25 juillet [1849], mercredi matin, 11 h.

Quellea tempête, mon cher petit Toto, on se croirait au mois de novembre sur les côtes de la Bretagne. Mes persiennes, mes fenêtres se disloquent à battre de tous les côtés, on croirait que le vent va emporter cette masure de boue et de crachats. Du reste, cela ne me déplaît pas. Il me semble que je suis encore au bord de mes grèves et que je me venge de la plaisanterie cruelle de la vieille médecine Legros [1]. Mais ce qui me plairait plus que ces souvenirs lointains, ce serait une bonne petite excursion avec toi à travers vents et marais et quelque part que ce soit.
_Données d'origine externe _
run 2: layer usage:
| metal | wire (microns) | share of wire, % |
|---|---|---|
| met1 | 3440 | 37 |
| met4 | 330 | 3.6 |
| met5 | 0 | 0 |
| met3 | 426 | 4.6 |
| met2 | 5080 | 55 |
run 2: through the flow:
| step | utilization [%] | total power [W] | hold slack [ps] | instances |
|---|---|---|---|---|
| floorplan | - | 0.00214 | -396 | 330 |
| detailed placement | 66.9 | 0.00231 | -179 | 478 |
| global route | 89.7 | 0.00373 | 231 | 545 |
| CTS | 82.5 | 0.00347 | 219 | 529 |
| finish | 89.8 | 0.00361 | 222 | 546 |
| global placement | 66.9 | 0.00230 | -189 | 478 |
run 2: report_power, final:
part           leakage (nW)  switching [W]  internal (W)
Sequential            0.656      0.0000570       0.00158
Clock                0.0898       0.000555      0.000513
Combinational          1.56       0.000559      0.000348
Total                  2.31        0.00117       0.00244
## src/rtl/st7735_cmd_pkg.sv

```systemverilog
package st7735_cmd_pkg;

   // st7735 opcodes used during power-up
   localparam logic [7:0] cmd_swreset = 8'h01;
   localparam logic [7:0] cmd_slpout  = 8'h11;
   localparam logic [7:0] cmd_invctr  = 8'hb4;
   localparam logic [7:0] cmd_pwctr1  = 8'hc0;
   localparam logic [7:0] cmd_pwctr4  = 8'hc3;
   localparam logic [7:0] cmd_pwctr5  = 8'hc4;
   localparam logic [7:0] cmd_vmctr1  = 8'hc5;
   localparam logic [7:0] cmd_invon   = 8'h21;
   localparam logic [7:0] cmd_madctl  = 8'h36;
   localparam logic [7:0] cmd_colmod  = 8'h3a;
   localparam logic [7:0] cmd_caset   = 8'h2a;
   localparam logic [7:0] cmd_raset   = 8'h2b;
   localparam logic [7:0] cmd_noron   = 8'h13;
   localparam logic [7:0] cmd_dispon  = 8'h29;

   // settle delay after an entry
   typedef enum logic [1:0] {
      dsel_none   = 2'd0,
      dsel_short  = 2'd1,
      dsel_medium = 2'd2,
      dsel_long   = 2'd3
   } delay_sel_t;

   typedef struct packed {
      logic [7:0] value;
      logic       is_param;
      delay_sel_t delay;
   } init_entry_t;

   // panel reset pin timing, in clk cycles
   localparam int reset_low_cycles  = 64;
   localparam int reset_wait_cycles = 128;

   // settle delays, scaled down for simulation
   localparam int delay_short  = 40;
   localparam int delay_medium = 100;
   localparam int delay_long   = 200;

   typedef logic [7:0] delay_cnt_t;

   localparam int init_len = 33;

   // power-up sequence, params go out as data bytes
   localparam init_entry_t init_table [init_len] = '{
      '{cmd_swreset, 1'b0, dsel_medium},
      '{cmd_slpout,  1'b0, dsel_long},
      '{cmd_invctr,  1'b0, dsel_none},
      '{8'h07,       1'b1, dsel_none},
      '{cmd_pwctr1,  1'b0, dsel_none},
      '{8'ha2,       1'b1, dsel_none},
      '{8'h02,       1'b1, dsel_none},
      '{8'h84,       1'b1, dsel_none},
      '{cmd_pwctr4,  1'b0, dsel_none},
      '{8'h8a,       1'b1, dsel_none},
      '{8'h2a,       1'b1, dsel_none},
      '{cmd_pwctr5,  1'b0, dsel_none},
      '{8'h8a,       1'b1, dsel_none},
      '{8'hee,       1'b1, dsel_none},
      '{cmd_vmctr1,  1'b0, dsel_none},
      '{8'h0e,       1'b1, dsel_none},
      '{cmd_invon,   1'b0, dsel_none},
      '{cmd_madctl,  1'b0, dsel_none},
      '{8'hc8,       1'b1, dsel_none},
      '{cmd_colmod,  1'b0, dsel_none},
      '{8'h05,       1'b1, dsel_none},
      '{cmd_caset,   1'b0, dsel_none},
      '{8'h00,       1'b1, dsel_none},
      '{8'h1a,       1'b1, dsel_none},
      '{8'h00,       1'b1, dsel_none},
      '{8'h6a,       1'b1, dsel_none},
      '{cmd_raset,   1'b0, dsel_none},
      '{8'h00,       1'b1, dsel_none},
      '{8'h01,       1'b1, dsel_none},
      '{8'h00,       1'b1, dsel_none},
      '{8'ha1,       1'b1, dsel_none},
      '{cmd_noron,   1'b0, dsel_short},
      '{cmd_dispon,  1'b0, dsel_medium}
   };

endpackage

```

## src/rtl/lcd_spi_pkg.sv

```systemverilog
package lcd_spi_pkg;

   // serial clock is clk / 2**spi_div_log2
   localparam int spi_div_log2 = 1;

   // longest word on the wire, one rgb565 pixel
   localparam int word_max_bits = 16;

   // bits still to shift, 0 means idle
   typedef logic [4:0] bit_count_t;

   // what a word means to the panel
   typedef enum logic [1:0] {
      kind_cmd8  = 2'd0,
      kind_dat8  = 2'd1,
      kind_dat16 = 2'd2
   } word_kind_t;

   // one transfer, 8-bit kinds sit in the low byte of payload
   typedef struct packed {
      word_kind_t  kind;
      logic [15:0] payload;
   } xfer_word_t;

endpackage
```

## src/rtl/lcd_xfer_if.sv

```systemverilog
`timescale 1ns/1ps

// four-phase word handshake
// source raises req with word stable, sink acks after the last bit
// source drops req, sink drops ack one clk later
interface lcd_xfer_if;

   logic                    req;
   lcd_spi_pkg::xfer_word_t word;
   logic                    ack;

   modport source (
      output req,
      output word,
      input  ack
   );

   modport sink (
      input  req,
      input  word,
      output ack
   );

endinterface

```

## src/rtl/st7735_ctrl.sv

```systemverilog
`timescale 1ns/1ps

module st7735_ctrl (
   input  logic        clk,
   input  logic        rst_n,
   input  logic        wstrb,
   input  logic        sel_cmd,
   input  logic        sel_dat,
   input  logic        sel_dat16,
   input  logic [15:0] wdata,
   output logic        busy,
   output logic        oled_mosi,
   output logic        oled_clk,
   output logic        oled_cs,
   output logic        oled_dc,
   output logic        oled_rst
);

   logic init_done;

   // sequencer to host port
   lcd_xfer_if init_link ();
   // host port to serializer
   lcd_xfer_if spi_link ();

   init_sequencer u_init (
      .clk      (clk),
      .rst_n    (rst_n),
      .xfer     (init_link.source),
      .oled_rst (oled_rst),
      .done     (init_done)
   );

   host_port u_host (
      .clk       (clk),
      .rst_n     (rst_n),
      .wstrb     (wstrb),
      .sel_cmd   (sel_cmd),
      .sel_dat   (sel_dat),
      .sel_dat16 (sel_dat16),
      .wdata     (wdata),
      .init_done (init_done),
      .init_xfer (init_link.sink),
      .out_xfer  (spi_link.source),
      .busy      (busy)
   );

   spi_serializer u_spi (
      .clk       (clk),
      .rst_n     (rst_n),
      .xfer      (spi_link.sink),
      .oled_mosi (oled_mosi),
      .oled_clk  (oled_clk),
      .oled_cs   (oled_cs),
      .oled_dc   (oled_dc)
   );

endmodule

```

## src/rtl/host_port.sv

```systemverilog
`timescale 1ns/1ps

module host_port (
   input  logic        clk,
   input  logic        rst_n,
   input  logic        wstrb,
   input  logic        sel_cmd,
   input  logic        sel_dat,
   input  logic        sel_dat16,
   input  logic [15:0] wdata,
   input  logic        init_done,
   lcd_xfer_if.sink    init_xfer,
   lcd_xfer_if.source  out_xfer,
   output logic        busy
);

   typedef enum logic [1:0] {
      h_idle,
      h_load,
      h_wait_ack,
      h_wait_low
   } host_state_t;

   host_state_t             state;
   lcd_spi_pkg::xfer_word_t host_word;
   logic                    host_req;
   logic                    host_active;
   logic                    accept;

   assign host_active = (state != h_idle);
   assign busy = !init_done || host_active;

   // exactly one destination per strobe
   assign accept = wstrb && !busy &&
                   ({sel_cmd, sel_dat, sel_dat16} inside {3'b100, 3'b010, 3'b001});

   // init traffic owns the link until done
   assign out_xfer.req  = init_done ? host_req  : init_xfer.req;
   assign out_xfer.word = init_done ? host_word : init_xfer.word;
   assign init_xfer.ack = init_done ? 1'b0      : out_xfer.ack;

   always_ff @(posedge clk) begin
      if (accept) begin
         if (sel_dat16) begin
            host_word.kind    <= lcd_spi_pkg::kind_dat16;
            host_word.payload <= wdata;
         end else begin
            host_word.kind    <= sel_cmd ? lcd_spi_pkg::kind_cmd8 : lcd_spi_pkg::kind_dat8;
            host_word.payload <= {8'h00, wdata[7:0]};
         end
      end
   end

   always_ff @(posedge clk) begin
      if (!rst_n) begin
         state    <= h_idle;
         host_req <= 1'b0;
      end else begin
         case (state)
            h_idle: begin
               if (accept) begin
                  state <= h_load;
               end
            end
            // word captured, raise req
            h_load: begin
               host_req <= 1'b1;
               state    <= h_wait_ack;
            end
            h_wait_ack: begin
               if (out_xfer.ack) begin
                  host_req <= 1'b0;
                  state    <= h_wait_low;
               end
            end
            default: begin
               if (!out_xfer.ack) begin
                  state <= h_idle;
               end
            end
         endcase
      end
   end

   // host names at most one destination on a strobe the port can take
   a_one_sel: assert property (
      @(posedge clk) disable iff (!rst_n)
      (wstrb && !busy) |-> $onehot0({sel_cmd, sel_dat, sel_dat16})
   );

endmodule

```

## src/rtl/init_sequencer.sv

```systemverilog
`timescale 1ns/1ps

module init_sequencer (
   input  logic        clk,
   input  logic        rst_n,
   lcd_xfer_if.source  xfer,
   output logic        oled_rst,
   output logic        done
);

   typedef enum logic [2:0] {
      st_rst_low,
      st_rst_wait,
      st_issue,
      st_wait_ack,
      st_release,
      st_delay,
      st_done
   } seq_state_t;

   seq_state_t                                  state;
   logic [$clog2(st7735_cmd_pkg::init_len)-1:0] idx;
   st7735_cmd_pkg::delay_cnt_t                  cnt;
   st7735_cmd_pkg::init_entry_t                 entry;

   // settle count after an entry, counted down to zero
   function automatic st7735_cmd_pkg::delay_cnt_t delay_len(
      st7735_cmd_pkg::delay_sel_t sel
   );
      case (sel)
         st7735_cmd_pkg::dsel_short:
            delay_len = st7735_cmd_pkg::delay_cnt_t'(st7735_cmd_pkg::delay_short - 1);
         st7735_cmd_pkg::dsel_medium:
            delay_len = st7735_cmd_pkg::delay_cnt_t'(st7735_cmd_pkg::delay_medium - 1);
         st7735_cmd_pkg::dsel_long:
            delay_len = st7735_cmd_pkg::delay_cnt_t'(st7735_cmd_pkg::delay_long - 1);
         default:
            delay_len = '0;
      endcase
   endfunction

   assign entry = st7735_cmd_pkg::init_table[idx];

   // request word, held stable through the handshake
   always_ff @(posedge clk) begin
      if (state == st_issue) begin
         xfer.word.payload <= {8'h00, entry.value};
         if (entry.is_param) begin
            xfer.word.kind <= lcd_spi_pkg::kind_dat8;
         end else begin
            xfer.word.kind <= lcd_spi_pkg::kind_cmd8;
         end
      end
   end

   always_ff @(posedge clk) begin
      if (!rst_n) begin
         state    <= st_rst_low;
         idx      <= '0;
         cnt      <= '0;
         oled_rst <= 1'b0;
         done     <= 1'b0;
         xfer.req <= 1'b0;
      end else begin
         case (state)
            // panel held in reset
            st_rst_low: begin
               if (cnt == st7735_cmd_pkg::delay_cnt_t'(st7735_cmd_pkg::reset_low_cycles - 1)) begin
                  oled_rst <= 1'b1;
                  cnt      <= '0;
                  state    <= st_rst_wait;
               end else begin
                  cnt <= cnt + 1'b1;
               end
            end
            // panel boots after release
            st_rst_wait: begin
               if (cnt == st7735_cmd_pkg::delay_cnt_t'(st7735_cmd_pkg::reset_wait_cycles - 1)) begin
                  idx   <= '0;
                  state <= st_issue;
               end else begin
                  cnt <= cnt + 1'b1;
               end
            end
            st_issue: begin
               xfer.req <= 1'b1;
               state    <= st_wait_ack;
            end
            st_wait_ack: begin
               if (xfer.ack) begin
                  xfer.req <= 1'b0;
                  state    <= st_release;
               end
            end
            // wait for ack low before the delay starts
            st_release: begin
               if (!xfer.ack) begin
                  cnt   <= delay_len(entry.delay);
                  state <= st_delay;
               end
            end
            st_delay: begin
               if (cnt == '0) begin
                  if (int'(idx) == st7735_cmd_pkg::init_len - 1) begin
                     done  <= 1'b1;
                     state <= st_done;
                  end else begin
                     idx   <= idx + 1'b1;
                     state <= st_issue;
                  end
               end else begin
                  cnt <= cnt - 1'b1;
               end
            end
            // table played, hold here
            default: begin
               state <= st_done;
            end
         endcase
      end
   end

   a_idx_range: assert property (
      @(posedge clk) disable iff (!rst_n)
      (state == st_issue) |-> (int'(idx) < st7735_cmd_pkg::init_len)
   );

endmodule

```

## src/rtl/spi_serializer.sv

```systemverilog
`timescale 1ns/1ps

module spi_serializer (
   input  logic       clk,
   input  logic       rst_n,
   lcd_xfer_if.sink   xfer,
   output logic       oled_mosi,
   output logic       oled_clk,
   output logic       oled_cs,
   output logic       oled_dc
);

   localparam int msb = lcd_spi_pkg::word_max_bits - 1;

   logic [lcd_spi_pkg::spi_div_log2-1:0] div_cnt;
   logic                                 tick;
   logic [msb:0]                         shifter;
   lcd_spi_pkg::bit_count_t              bit_cnt;
   logic                                 active;
   logic                                 load;

   // divider msb is the serial clock
   assign oled_clk = div_cnt[lcd_spi_pkg::spi_div_log2-1];
   // all ones, so oled_clk falls on the next edge
   assign tick = &div_cnt;

   assign active = (bit_cnt != '0);
   // new word only once the previous handshake is closed
   assign load = xfer.req && !xfer.ack && !active;

   // msb first
   assign oled_mosi = shifter[msb];

   always_ff @(posedge clk) begin
      if (!rst_n) begin
         div_cnt <= '0;
      end else begin
         div_cnt <= div_cnt + 1'b1;
      end
   end

   always_ff @(posedge clk) begin
      if (load) begin
         // byte kinds go to the upper half
         if (xfer.word.kind == lcd_spi_pkg::kind_dat16) begin
            shifter <= xfer.word.payload;
         end else begin
            shifter <= {xfer.word.payload[7:0], 8'h00};
         end
      end else if (tick && active && !oled_cs) begin
         shifter <= {shifter[msb-1:0], 1'b0};
      end
   end

   always_ff @(posedge clk) begin
      if (!rst_n) begin
         bit_cnt  <= '0;
         oled_cs  <= 1'b1;
         oled_dc  <= 1'b0;
         xfer.ack <= 1'b0;
      end else begin
         // return to zero once the source lets go
         if (xfer.ack && !xfer.req) begin
            xfer.ack <= 1'b0;
         end
         if (load) begin
            oled_cs <= 1'b1;
            oled_dc <= (xfer.word.kind != lcd_spi_pkg::kind_cmd8);
            if (xfer.word.kind == lcd_spi_pkg::kind_dat16) begin
               bit_cnt <= lcd_spi_pkg::bit_count_t'(lcd_spi_pkg::word_max_bits);
            end else begin
               bit_cnt <= lcd_spi_pkg::bit_count_t'(8);
            end
         end else if (tick && active) begin
            if (oled_cs) begin
               // first tick only opens the frame
               oled_cs <= 1'b0;
            end else begin
               bit_cnt <= bit_cnt - 1'b1;
               // last bit sampled, close frame and ack
               if (bit_cnt == lcd_spi_pkg::bit_count_t'(1)) begin
                  oled_cs  <= 1'b1;
                  xfer.ack <= 1'b1;
               end
            end
         end
      end
   end

   // ack only comes up while the source still holds req
   a_ack_in_req: assert property (
      @(posedge clk) disable iff (!rst_n)
      $rose(xfer.ack) |-> xfer.req
   );

   a_cnt_range: assert property (
      @(posedge clk) disable iff (!rst_n)
      bit_cnt <= lcd_spi_pkg::bit_count_t'(lcd_spi_pkg::word_max_bits)
   );

endmodule

```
Au lieu de cela, je n’ai pour toute perspective que le plaisir très négatif de te conduire à l’assemblée et de te quitter à la porte comme une pauvre Juju galeuse. Cependant, j’aime mieux ce moment de bonheur quelque écourté qu’il soit, que pas du tout de bonheur. Je l’attends même avec une grande et bien vive impatience. Je suis déjà toute prête, ainsi tu vois que je ne suis pas en retard. Quant au gribouillis pour la mère Sauvageot, il est tout près. Si tu avais pu l’attendre quelques minutes hier au soir, tu l’aurais emporté tout de suite. Hélas ! Pourquoi ne peux-tu pas me fourrer dans ta poche à la place. Je m’y ennuierais moins qu’ici et j’y serais plus à mon aise.

Juliette

MVHP, Ms, a8256
Transcription de Joëlle Roubine et Michèle Bertaux

a) « Quel ».

Notes

[1À élucider.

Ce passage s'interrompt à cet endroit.